When a previous bankruptcy was a Chapter 13 that resulted in a discharge, the waiting period to receive a Chapter 7 discharge is generally six years from the Chapter 13 filing date. This means if a Chapter 13 was filed on August 1, 2016, and discharged three years later, eligibility for a Chapter 7 discharge would begin on August 1, 2022. This six-year waiting period, referenced in U.S. Bankruptcy Code Section 727, can be shorter under specific conditions.
There is no mandatory waiting period for a Chapter 7 discharge if 100% of the allowed claims were paid in the prior Chapter 13 bankruptcy. Additionally, the waiting period may be waived if at least 70% of the allowed unsecured claims were paid in the prior Chapter 13 case, and the Chapter 13 plan was proposed in good faith and represented the debtor’s best effort to repay creditors. These exceptions are designed to encourage debtors to fulfill their repayment obligations.
Chapter 13 bankruptcy involves a repayment plan, allowing individuals with regular income to manage their debts while potentially keeping their assets. The discharge in Chapter 13 occurs after the successful completion of this repayment plan. Specific waiting periods apply if you have previously received a bankruptcy discharge and are seeking a new Chapter 13 discharge.

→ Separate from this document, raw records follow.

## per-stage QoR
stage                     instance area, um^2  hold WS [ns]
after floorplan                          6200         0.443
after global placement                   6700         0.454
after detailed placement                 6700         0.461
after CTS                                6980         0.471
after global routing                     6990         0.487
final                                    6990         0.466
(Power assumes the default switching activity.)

If your previous bankruptcy was a Chapter 7 that resulted in a discharge, you must wait four years from the filing date of that prior Chapter 7 case to be eligible for a Chapter 13 discharge. For example, if a Chapter 7 was filed on September 1, 2016, eligibility for a Chapter 13 discharge would begin any time after September 1, 2020.
When a prior Chapter 13 case resulted in a discharge, the waiting period to receive another Chapter 13 discharge is two years from the filing date of the previous Chapter 13 case. This two-year period is calculated from the date you filed the previous Chapter 13, not the date your repayment plan was completed or the discharge was granted.
The eligibility for a Chapter 13 discharge also requires the debtor to have completed an approved course in financial management. Additionally, all domestic support obligations that were due prior to certification must have been paid.
While there are strict waiting periods to receive a discharge in a subsequent bankruptcy case, it is possible to file a new bankruptcy case even if you are not eligible for a discharge. The Bankruptcy Code does not limit the number of times a person can file for bankruptcy, but it does restrict the time period between discharges. If a previous case was dismissed without a discharge, the statutory waiting periods for discharge generally do not apply for a new filing.
The primary purpose of filing a new case when a discharge cannot be obtained is often to gain the protection of the automatic stay. This legal provision temporarily halts most collection actions by creditors, including lawsuits, wage garnishments, and foreclosures, providing a debtor with a temporary reprieve. However, if a case is filed too soon after a previous dismissal, the automatic stay may be limited or unavailable.
It is important to understand that filing a bankruptcy case without discharge eligibility means the debts will not be legally wiped out. Filing prematurely can result in the case being dismissed, leading to wasted time, court fees, and attorney costs, and potentially leaving the debtor in a more difficult financial position.